25/01/2018 | |
IL FOGLIO |
Ci sono molti punti toccati dalla rapida mappa di Sala. C’è il profilo di Milano e del suo “sviluppo silenzioso”, le fondamenta poste da Ambrogio, la dinamicità borghese, le cadute e le ripartenze. La città del 2030 con i suoi mega progetti, i problemi sociali e dell’amministrazione. Compresa la storica incapacità a una leadership politica di scala nazionale. Compresa un po’ di inevitabile retorica, o forse è orgoglio, per la svolta determinata non solo come immagine a Expo – in realtà la ripresa di Milano dopo le due grandi crisi, Tangentopoli prima e la crisi del 2008 era iniziata prima – oppure per il “marchio” ormai globale della nuova skyline urbana. Ma lo sguardo, e il tentativo di dare allo sguardo una prospettiva politica, è quello che conta di più, nel discorso sulle città (e anche un po’ alla città) di Beppe Sala.
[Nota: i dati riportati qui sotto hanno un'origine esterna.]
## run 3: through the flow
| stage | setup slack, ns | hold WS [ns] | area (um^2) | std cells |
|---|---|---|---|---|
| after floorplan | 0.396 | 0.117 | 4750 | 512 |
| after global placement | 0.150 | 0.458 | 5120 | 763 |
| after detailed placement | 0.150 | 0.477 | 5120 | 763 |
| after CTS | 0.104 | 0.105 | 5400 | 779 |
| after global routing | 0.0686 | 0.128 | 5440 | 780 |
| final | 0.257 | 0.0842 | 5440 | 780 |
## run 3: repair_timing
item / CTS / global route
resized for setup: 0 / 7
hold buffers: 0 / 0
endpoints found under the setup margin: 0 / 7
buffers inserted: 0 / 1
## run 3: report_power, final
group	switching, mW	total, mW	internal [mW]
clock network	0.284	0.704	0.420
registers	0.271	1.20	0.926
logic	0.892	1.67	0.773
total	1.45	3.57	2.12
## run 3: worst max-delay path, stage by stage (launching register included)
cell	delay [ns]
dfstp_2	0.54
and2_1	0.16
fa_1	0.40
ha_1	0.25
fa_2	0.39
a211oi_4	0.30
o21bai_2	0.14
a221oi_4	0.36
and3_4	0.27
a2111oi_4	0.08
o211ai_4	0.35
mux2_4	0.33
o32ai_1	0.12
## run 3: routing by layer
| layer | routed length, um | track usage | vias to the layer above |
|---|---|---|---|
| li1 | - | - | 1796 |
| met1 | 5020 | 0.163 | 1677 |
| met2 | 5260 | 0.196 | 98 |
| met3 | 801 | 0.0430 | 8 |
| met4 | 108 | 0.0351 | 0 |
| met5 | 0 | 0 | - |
==> src/rtl/lcpm_pkg.sv <==
// shared types and constants of the loop counter with per-loop mean power
`timescale 1ns / 1ps
`default_nettype none

package lcpm_pkg;

  localparam int unsigned ANGLE_W   = 16;
  localparam int unsigned POWER_W   = 32;
  localparam int unsigned LOOP_W    = 16;
  localparam int unsigned CNT_W     = 16;
  localparam int unsigned SUM_W     = 48;
  localparam int unsigned DIFF_W    = ANGLE_W + 1;
  localparam int unsigned DIV_STEPS = SUM_W;
  localparam int unsigned STEP_W    = $clog2(DIV_STEPS);

  // a quarter turn of the binary angle
  localparam logic signed [DIFF_W-1:0] QUARTER_TURN = DIFF_W'(16384);

  localparam logic signed [LOOP_W-1:0] LOOP_MAX = {1'b0, {(LOOP_W-1){1'b1}}};
  localparam logic signed [LOOP_W-1:0] LOOP_MIN = {1'b1, {(LOOP_W-1){1'b0}}};

  // controller states
  typedef enum logic [1:0] {
    ST_IDLE = 2'b01,
    ST_DIV  = 2'b10
  } lcpm_state_e;

  // controller to datapath
  typedef struct packed {
    logic take;       // accept the input transaction and update the loop state
    logic div_start;  // launch the mean division on the finished loop
    logic mean_fin;   // load the quotient into the mean and the output register
  } lcpm_cmd_t;

  // datapath to controller
  typedef struct packed {
    logic div_need;   // current sample closes a loop that holds samples
    logic div_done;   // quotient ready
  } lcpm_sts_t;

endpackage

`default_nettype wire

==> src/rtl/lcpm_if.sv <==
// valid/ready channel interfaces for the sample input and the result output
`timescale 1ns / 1ps
`default_nettype none

interface lcpm_in_if
  import lcpm_pkg::*;
();
  logic                      valid;
  logic                      ready;
  logic signed [ANGLE_W-1:0] lap_angle;
  logic signed [POWER_W-1:0] power_sample;
  logic                      crosswind_active;
  logic                      restart;

  modport source (
    output valid, lap_angle, power_sample, crosswind_active, restart,
    input  ready
  );
  modport sink (
    input  valid, lap_angle, power_sample, crosswind_active, restart,
    output ready
  );
endinterface
<file path="src/awve_pkg.sv">
// Package: shared types and constants of the adaptive window velocity estimator.
package awve_pkg;

	localparam int SAMPLE_W = 128;
	localparam int TDATA_W  = 136;
	localparam int CFG_W    = 21;
	localparam int MD_W     = 5;
	localparam int BAND_W   = 21;
	localparam int WIN_W    = 4;
	localparam int DIV_W    = 48;
	localparam int CNT_W    = 6;

	localparam logic [WIN_W-1:0]  WIN_MAX    = 4'd15;
	localparam logic [MD_W-1:0]   DEPTH_RST  = 5'd15;
	localparam logic [BAND_W-1:0] BAND_RST   = 21'd6554;
	localparam logic              REG_DEPTH  = 1'b0;
	localparam logic              REG_BAND   = 1'b1;

	typedef logic [1:0] axis_t;
	localparam axis_t AX_X = 2'd0;
	localparam axis_t AX_Y = 2'd1;
	localparam axis_t AX_Z = 2'd2;

	typedef enum logic [3:0] {
		ST_IDLE,
		ST_WIN_RD,
		ST_WIN_LD,
		ST_WIN_CHK,
		ST_IN_RD,
		ST_IN_LD,
		ST_IN_CHK,
		ST_AX_PREP,
		ST_AX_MUL,
		ST_AX_CMP,
		ST_VEL_INIT,
		ST_VEL_DIV,
		ST_VEL_ST,
		ST_DONE
	} state_t;

	typedef struct packed {
		logic             load_new;
		logic             rd;
		logic             ld_od;
		logic             ld_in;
		logic             prep;
		logic             mul;
		logic             acc_save;
		logic             div_init;
		logic             div_step;
		logic             vel_st;
		logic             out_load;
		logic             res_valid;
		logic [WIN_W-1:0] wlen;
		axis_t            axis;
	} cmd_t;

	typedef struct packed {
		logic dt_zero;
		logic ti_ge;
		logic fit_ok;
		logic div_last;
	} stat_t;

endpackage

</file>
<file path="src/awve_ctrl.sv">
// Controller: sequencing of the window search, ring pointers and output handshake.
module awve_ctrl
	import awve_pkg::*;
#(
	parameter int MAX_DEPTH = 16
) (
	input  logic                         clk,
	input  logic                         arst_n,
	input  logic                         s_tvalid,
	output logic                         s_tready,
	output logic                         m_tvalid,
	input  logic                         m_tready,
	input  logic                         cfg_wen,
	input  logic                         cfg_index,
	input  logic [MD_W-1:0]              cfg_depth,
	input  stat_t                        stat,
	output cmd_t                         cmd,
	output logic [$clog2(MAX_DEPTH)-1:0] wr_addr,
	output logic [$clog2(MAX_DEPTH)-1:0] rd_addr
);

	localparam int AW = $clog2(MAX_DEPTH);
	localparam int FW = $clog2(MAX_DEPTH + 1);

	state_t           state_q, state_n;
	logic [AW-1:0]    ws_q;
	logic [FW-1:0]    fill_q, fill_inc;
	logic [MD_W-1:0]  md_q;
	logic [WIN_W-1:0] k_q, k_n, i_q, i_n, best_q, best_n, maxk;
	axis_t            ax_q, ax_n;
	logic             valid_q, valid_n, mv_q;
	logic             do_pass, do_fail;
	logic [WIN_W-1:0] back;
	int               slot, fm;

	function automatic logic [FW-1:0] eff_of(input logic [MD_W-1:0] m);
		logic [FW-1:0] r;
		if (int'(m) < 2) begin
			r = FW'(2);
		end else if (int'(m) > MAX_DEPTH) begin
			r = FW'(MAX_DEPTH);
		end else begin
			r = FW'(m);
		end
		return r;
	endfunction

	assign fill_inc = (fill_q < eff_of(md_q)) ? fill_q + FW'(1) : fill_q;
	assign wr_addr  = ws_q;
	assign m_tvalid = mv_q;

	always_comb begin
		fm   = int'(fill_q) - 1;
		maxk = (fm > 15) ? WIN_MAX : WIN_W'(fm);
		back = (state_q == ST_IN_RD) ? i_q : k_q;
		slot = int'(ws_q) + MAX_DEPTH - 1 - int'(back);
		if (slot >= MAX_DEPTH) begin
			slot = slot - MAX_DEPTH;
		end
		rd_addr = AW'(slot);
	end

	always_comb begin
		state_n  = state_q;
		cmd      = '0;
		cmd.axis = ax_q;
		s_tready = 1'b0;
		k_n      = k_q;
		i_n      = i_q;
		ax_n     = ax_q;
		best_n   = best_q;
		valid_n  = valid_q;
		do_pass  = 1'b0;
		do_fail  = 1'b0;
		unique case (state_q)
			ST_IDLE: begin
				s_tready = 1'b1;
				if (s_tvalid) begin
					cmd.load_new = 1'b1;
					if (fill_inc < FW'(2)) begin
						valid_n = 1'b0;
						state_n = ST_DONE;
					end else begin
						k_n     = 4'd1;
						state_n = ST_WIN_RD;
					end
				end
			end
			ST_WIN_RD: begin
				cmd.rd  = 1'b1;
				state_n = ST_WIN_LD;
			end
			ST_WIN_LD: begin
				cmd.ld_od = 1'b1;
				state_n   = ST_WIN_CHK;
			end
			ST_WIN_CHK: begin
				if (stat.dt_zero) begin
					do_fail = 1'b1;
				end else if (k_q == 4'd1) begin
					do_pass = 1'b1;
				end else begin
					i_n     = 4'd1;
					state_n = ST_IN_RD;
				end
			end
			ST_IN_RD: begin
				cmd.rd  = 1'b1;
				state_n = ST_IN_LD;
			end
			ST_IN_LD: begin
				cmd.ld_in = 1'b1;
				state_n   = ST_IN_CHK;
			end
			ST_IN_CHK: begin
				if (stat.ti_ge) begin
					do_fail = 1'b1;
				end else begin
					ax_n    = AX_X;
					state_n = ST_AX_PREP;
				end
			end
			ST_AX_PREP: begin
				cmd.prep = 1'b1;
				state_n  = ST_AX_MUL;
			end
			ST_AX_MUL: begin
				cmd.mul = 1'b1;
				state_n = ST_AX_CMP;
			end
			ST_AX_CMP: begin
				if (!stat.fit_ok) begin
					do_fail = 1'b1;
				end else if (ax_q != AX_Z) begin
					ax_n    = ax_q + 2'd1;
					state_n = ST_AX_PREP;
				end else if (i_q + 4'd1 < k_q) begin
					i_n     = i_q + 4'd1;
					state_n = ST_IN_RD;
				end else begin
					do_pass = 1'b1;
				end
			end
			ST_VEL_INIT: begin
				cmd.div_init = 1'b1;
				state_n      = ST_VEL_DIV;
			end
			ST_VEL_DIV: begin
				cmd.div_step = 1'b1;
				if (stat.div_last) begin
					state_n = ST_VEL_ST;
				end
			end
			ST_VEL_ST: begin
				cmd.vel_st = 1'b1;
				if (ax_q == AX_Z) begin
					valid_n = 1'b1;
					state_n = ST_DONE;
				end else begin
					ax_n    = ax_q + 2'd1;
					state_n = ST_VEL_INIT;
				end
			end
			ST_DONE: begin
				cmd.res_valid = valid_q;
				cmd.wlen      = valid_q ? best_q : '0;
				if (!mv_q || m_tready) begin
					cmd.out_load = 1'b1;
					state_n      = ST_IDLE;
				end
			end
			default: begin
				state_n = ST_IDLE;
			end
		endcase

		// The longest accepted window is kept; a rejection ends the search.
		if (do_pass) begin
			cmd.acc_save = 1'b1;
			best_n       = k_q;
			if (k_q < maxk) begin
				k_n     = k_q + 4'd1;
				state_n = ST_WIN_RD;
			end else begin
				ax_n    = AX_X;
				state_n = ST_VEL_INIT;
			end
		end
		if (do_fail) begin
			if (k_q == 4'd1) begin
				valid_n = 1'b0;
				state_n = ST_DONE;
			end else begin
				ax_n    = AX_X;
				state_n = ST_VEL_INIT;
			end
		end
	end

	always_ff @(posedge clk or negedge arst_n) begin
		if (!arst_n) begin
			state_q <= ST_IDLE;
			k_q     <= '0;
			i_q     <= '0;
			ax_q    <= AX_X;
			best_q  <= '0;
			valid_q <= 1'b0;
		end else begin
			state_q <= state_n;
			k_q     <= k_n;
			i_q     <= i_n;
			ax_q    <= ax_n;
			best_q  <= best_n;
			valid_q <= valid_n;
		end
	end

	always_ff @(posedge clk or negedge arst_n) begin
		if (!arst_n) begin
			ws_q   <= '0;
			fill_q <= '0;
			md_q   <= DEPTH_RST;
			mv_q   <= 1'b0;
		end else begin
			if (cmd.load_new) begin
				ws_q   <= (int'(ws_q) == MAX_DEPTH - 1) ? '0 : ws_q + AW'(1);
				fill_q <= fill_inc;
			end else if (cfg_wen && cfg_index == REG_DEPTH) begin
				md_q <= cfg_depth;
				if (fill_q > eff_of(cfg_depth)) begin
					fill_q <= eff_of(cfg_depth);
				end
			end
			if (cmd.out_load) begin
				mv_q <= 1'b1;
			end else if (m_tready) begin
				mv_q <= 1'b0;
			end
		end
	end

endmodule

</file>
<file path="config.mk">
export PLATFORM = sky130hd
export DESIGN_NAME = awve_ctrl
export DESIGN_NICKNAME = d
export VERILOG_FILES = /design/src/awve_pkg.sv /design/src/awve_ctrl.sv
export SDC_FILE = /design/constraint.sdc
export NUM_CORES = 1
export LEC_CHECK = 0
export BUFFER_PORTS_ARGS = -buffer_cell sky130_fd_sc_hd__buf_4
export CORE_UTILIZATION = 50
export CTS_CLUSTER_DIAMETER = 200
export DETAILED_ROUTE_END_ITERATION = 7
export HOLD_SLACK_MARGIN = 0.03
export PLACE_DENSITY = 0.71
export SYNTH_ARGS = -nofsm -noshare
export SYNTH_HDL_FRONTEND = slang
export SYNTH_SLANG_ARGS = --single-unit
</file>
<file path="constraint.sdc">
create_clock -name clk -period 4 [get_ports clk]
set_clock_uncertainty 0.15 [all_clocks]
set_input_delay 0.4 -clock clk [delete_from_list [all_inputs] [get_ports clk]]
set_output_delay 0.4 -clock clk [all_outputs]
set_load 0.01 [all_outputs]
</file>
* Word level (Yosys, flattened, before mapping)
Cells that the tools add are included.
** Storage, ports and cells
- Register bits after elaboration :: 34
- Input bits :: 15
- Output and inout port bits :: 28
- Logic and storage cells :: 159
** Cells by class
- $add $sub $neg :: 10
- Magnitude comparators :: 11
- Equality and inequality tests :: 30
- Mux-type cells :: 83
- Bitwise logic cells :: 2
- Reduce and logical (&&, ||, !) cells :: 13
** Operator list (number)
- two-way mux 4 bit :: 28
- case mux 4 bit (14 select lines) :: 1
- two-way mux 5 bit :: 10
- two-way mux 1 bit :: 28
- != test 4 bit (second input constant) :: 7
- == test 4 bit (second input constant) :: 6
- == test 4 x 3 -> 1 bit (second input constant) :: 4
- two-way mux 2 bit :: 8
- less-than comparator 5 x 2 -> 1 bit (second input constant) :: 3
- adder 4 x 1 -> 4 bit (second input constant) :: 3
- == test 4 x 1 -> 1 bit (second input constant) :: 3
- != test 2 bit (second input constant) :: 6
- greater-than comparator 5 bit (second input constant) :: 2
- == test 4 x 2 -> 1 bit (second input constant) :: 2
- greater-or-equal comparator 8 x 6 -> 1 bit (second input constant) :: 1
- less-than comparator 4 bit :: 2
- case mux 4 bit (2 select lines) :: 1
- AND reduction 8 bit :: 1
- nonzero test 2 bit :: 4
- subtractor 7 x 5 -> 8 bit :: 1
- subtractor 6 x 1 -> 7 bit (second input constant) :: 1
- adder 4 x 5 -> 6 bit (second input constant) :: 1
- greater-than comparator 6 x 5 -> 1 bit (second input constant) :: 1
- two-way mux 3 bit :: 2
- 20 further kinds :: 23

* Depth between registers and ports, before layout
- Depth after elaboration :: 11
- Mapped depth :: 13

* Worst setup path after synthesis
No wires, ideal clock.
- Kind :: reg-to-reg
- Start point :: register fill_q[0]
- End point :: register state_q[3]
- Data arrival time :: 3.073 ns
- Setup slack :: 0.651 ns
- Cell stages (with the launch flop) :: 13
- Buffers on the path :: 1
- Period minus slack after synthesis :: 3.349 ns
- Cells stage by stage :: dfrtp_1 -> buf_2 -> inv_1 -> ha_1 -> nand2b_1 -> or4_1 -> and3_1 -> ha_1 -> o211a_1 -> a211oi_1 -> o21bai_4 -> a2111o_1 -> o32a_1
** On the way
- Cells in the longest elaborated chain, start to end :: 8
- Elaborated cells on any way between the ends :: 14
** Ends and longest elaborated chain
- start, declared :: RTL line awve_ctrl.sv:27 : logic [FW-1:0] fill_q, fill_inc;
- start signal, assigned :: RTL line awve_ctrl.sv:227 : fill_q <= fill_inc;
- start signal, assigned :: RTL line awve_ctrl.sv:231 : fill_q <= eff_of(cfg_depth);
- adder 5 x 1 -> 5 bit / less-than comparator 5 bit (equally long branches) :: RTL line awve_ctrl.sv:48 : assign fill_inc = (fill_q < eff_of(md_q)) ? fill_q + FW'(1) : fill_q;
- two-way mux 5 bit :: RTL line awve_ctrl.sv:48
- less-than comparator 5 x 2 -> 1 bit :: RTL line awve_ctrl.sv:80 : if (fill_inc < FW'(2)) begin
- two-way mux 4 bit :: RTL line awve_ctrl.sv:80
- two-way mux 4 bit :: RTL line awve_ctrl.sv:78 : if (s_tvalid) begin
- case mux 4 bit (14 select lines) :: RTL line awve_ctrl.sv:75 : unique case (state_q)
- two-way mux 4 bit (*) :: RTL line awve_ctrl.sv:178 : if (do_pass) begin
- two-way mux 4 bit (*) :: RTL line awve_ctrl.sv:189 : if (do_fail) begin
- end signal, assigned :: RTL line awve_ctrl.sv:209 : state_q <= state_n;
- end, declared :: RTL line awve_ctrl.sv:25 : state_t state_q, state_n;
Mark *: on every way between the ends. The rest lies on a longest branch, timed or not. The select of a mux whose other input is x is not followed.
A chain may end at the register's enable or synchronous reset.

* Final worst setup path
Same ends and word-level chain as after synthesis.

==> impl_metrics.csv <==
group,metric,value,unit
setup_path,cp-end-kind,"flip-flop",
setup_path,crit_top_cell,"ha_1",
cells_and_area,multiInputGateArea,0.00188,mm2
hold_path,hold_class,"in2reg",
clocking,cts_resized,0,
sta,slew_violations,0,
setup_path,crit_family,"compound AO/OA/AOI/OAI gates",
setup_path,cp-start-kind,"flip-flop",
clocking,cts-root-buf,"clkbuf_8",
cells_and_area,final_cell_mix,"buf_4 (45), nor2_1 (34), dfrtp_1 (30), inv_1 (27), ha_1 (27)",
die,io_pins,43,
setup_path,arrival,3590,ps
sta,finalHoldViolCount,0,
setup_path,cp_max_fo,9,
clocking,h-tree-depth,2,
yosys,ys_ff_latch,34,
setup_path,critical_path_required,4030,ps
cells_and_area,final_util,0.605,
flow_run,cap_violations,0,
power_and_ir_drop,peakVddDrop,0.000481,V
clocking,postCtsSetupBuffers,0,
cells_and_area,antenna_cells,0,
sta,max_freq,280,MHz
routing,wl_per_cell,14.7,um
setup_path,critPathSlowestCell,"dfrtp_1",
clocking,path_clk_slew,70,ps
sta,period_share,0.892,
routing,drt_first_iter_violations,191,
grt,grt-ovfl-total,0,
yosys,ys_async_sr_fraction,1.00,
yosys,yosysWarnings,0,
sta,tightest_slew,523,ps
clocking,cts_sinks,34,
routing,drc,0,
sta,tns,0,ps
routing,avgViaCountPerCell,5.82,
placement,dp_hpwl,5250,um
sta,min_period,3570,ps
grt,grt_pass1_vias,2559,
placement,port_buffers,42,
setup_path,crit_buf_inv,1,
grt,grt_pass1_wl,11600,um
cells_and_area,final_nets,430,
cells_and_area,regArea,856,um2
cells_and_area,final_common_cell,"buf_4",
routing,vias,2679,
yosys,syn_avg_cell_area,8.36,um2
die,die_area,0.00614,mm2
setup_path,worstSetupPathType,"reg2reg",
setup_path,max_stage_delay,470,ps
clocking,clock_path_buffers,2,
die,coreArea,0.00557,mm2
clocking,cts-hold-fix-buffers,1,
die,row_count,27,
sta,rsz0062_at_grt,"false",
cells_and_area,drive_gt1_frac,0.191,
routing,dr.pass1.iters,4,
setup_path,worstPathCellList,"inv_1 -> ha_1 -> nand2b_1 -> or4_1 -> and3_1 -> ha_1 -> o211a_1 -> a211oi_1 -> o21bai_4 -> a2111o_1 -> o32a_1",
die,fp.dieW,78.4,um
yosys,syn-cell-area,0.00292,mm2
sta,relSlewSlack,0.649,
die,initial_core_util,0.523,
yosys,ys_seq_area_frac,0.293,
die,fp.dieH,78.4,um
grt,grt.total_usage,0.238,
power_and_ir_drop,p_per_area,757,mW/mm2
clocking,cts_tree,"built",
routing,wirelength,6770,um
routing,final_antenna_net_count,0,
run_status,status,"finished clean",
clocking,insertion_delay,300,ps
sta,setup_viol,0,
clocking,cts_made_buffers,5,
grt,antenna_found_initial,0,
cells_and_area,synthToLayoutAreaGrowth,15.6,%
yosys,synth_cell_types,60,
yosys,syn-num-nets,392,
cells_and_area,fill_cells,511,
power_and_ir_drop,p_leak,1.56,nW
grt,grt_max_degree,35,
yosys,ys.flop_type,"dfrtp_1",
yosys,synth_edf_count,0,
placement,place.gp.congestion,0.906,
yosys,synthCells,349,
-- synthesized netlist by cell type (all sizes together), types with 6 or more instances --
cell type / number / area share
nand2: 24 / 0.031
a21oi: 25 / 0.043
nor3: 12 / 0.021
mux2i: 6 / 0.021
ha: 27 / 0.12
nand3: 10 / 0.017
mux2: 7 / 0.027
clkbuf: 9 / 0.012
nor2: 34 / 0.044
xor2: 8 / 0.024
dfrtp: 30 / 0.26
nand2b: 11 / 0.024
inv: 27 / 0.035
buf: 6 / 0.015
o21ai: 21 / 0.036
-- sequential cells by signal, summed over array words and instances (netlist names) --
name      cells
ax_q          2
best_q        4
fill_q        5
i_q           4
k_q           4
m_tvalid      1
md_q          5
state_q       4
valid_q       1
wr_addr       4
-- power breakdown --
group / switching (W) / internal [W] / leakage, nW / total, W
registers: 0.000191 / 0.000476 / 0.419 / 0.000667
logic: 0.000855 / 0.000756 / 1.09 / 0.00161
clock network: 0.000136 / 0.000138 / 0.0472 / 0.000275
total: 0.00118 / 0.00137 / 1.56 / 0.00255
-- cells by family after synthesis --
| group | synth area share |
|---|---|
| multiplexers | 0.0476 |
| XOR/XNOR | 0.0390 |
| flip-flops | 0.293 |
| adder cells (fa/ha/maj) | 0.123 |
| AND/OR/NAND/NOR | 0.224 |
| AO/OA/AOI/OAI | 0.211 |
| buffers and inverters | 0.0617 |
-- layout make-up --
cell class / instances / share of cell area
clock buffers: 6 / 0.0245
clock inverters: 2 / 0.00371
inverters: 27 / 0.0301
multi-input cells: 273 / 0.558
flip-flops and latches: 34 / 0.254
well taps: 72 / 0.0267
repair buffers: 46 / 0.103
-- metal layers --
| layer | up-vias | GRT usage | routed length [um] |
|---|---|---|---|
| met5 | - | 0 | 0 |
| met4 | 0 | 0.0833 | 93 |
| met3 | 9 | 0.0372 | 322 |
| met2 | 80 | 0.423 | 3380 |
| met1 | 1254 | 0.290 | 2970 |
| li1 | 1336 | - | - |
-- path summary, 6_finish.rpt --
path | from | to | slack (ps) | cells after the start
worst max-delay path | fill_q[0] | state_q[3] | 430 | 11
worst min-delay path | cfg_depth[0] | md_q[0] | 210 | 2
worst max register to register | fill_q[0] | state_q[3] | 430 | 11
worst min register to register | best_q[1] | best_q[1] | 330 | 2
max in group asynchronous | arst_n | md_q[0] | 2900 | 2
min in group asynchronous | arst_n | k_q[3] | 440 | 2
-- metrics by stage --
step | hold WS (ps) | cells | total power (W) | area, um2 | setup slack [ps]
after floorplan | -45.6 | 349 | 0.00179 | 2920 | 651
after global placement | 227 | 451 | 0.00223 | 3270 | 556
after detailed placement | 235 | 451 | 0.00227 | 3270 | 448
after CTS | 198 | 460 | 0.00256 | 3370 | 438
after global routing | 212 | 460 | 0.00280 | 3370 | 218
final | 209 | 460 | 0.00255 | 3370 | 433
(Power assumes the default switching activity.)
Cita ad esempio Alessandro Rosina, demografo tra i più attenti in particolare alla questione giovanile, che scrive: “Non è chiaro se Milano giocherà da sola o se costruirà un modello di sviluppo di connessione con grandi città europee o se si farà portavoce avanzata del contesto nazionale. Se sarà capace di trascinare dietro il resto dell’Italia, il che è verosimile, ci saranno conseguenze positive per tutto il paese”. “Ma proprio ora è il momento di interrogarsi sul tema fondamentale del rapporto tra Milano e l’Italia”. Ci sono altre cose, che si potranno seguire con una mappa più dettagliata. C’è soprattutto quest’idea forte, della necessità di un’architettura politica e istituzionale (no archistar) necessaria a livello nazionale per il secolo nuovo.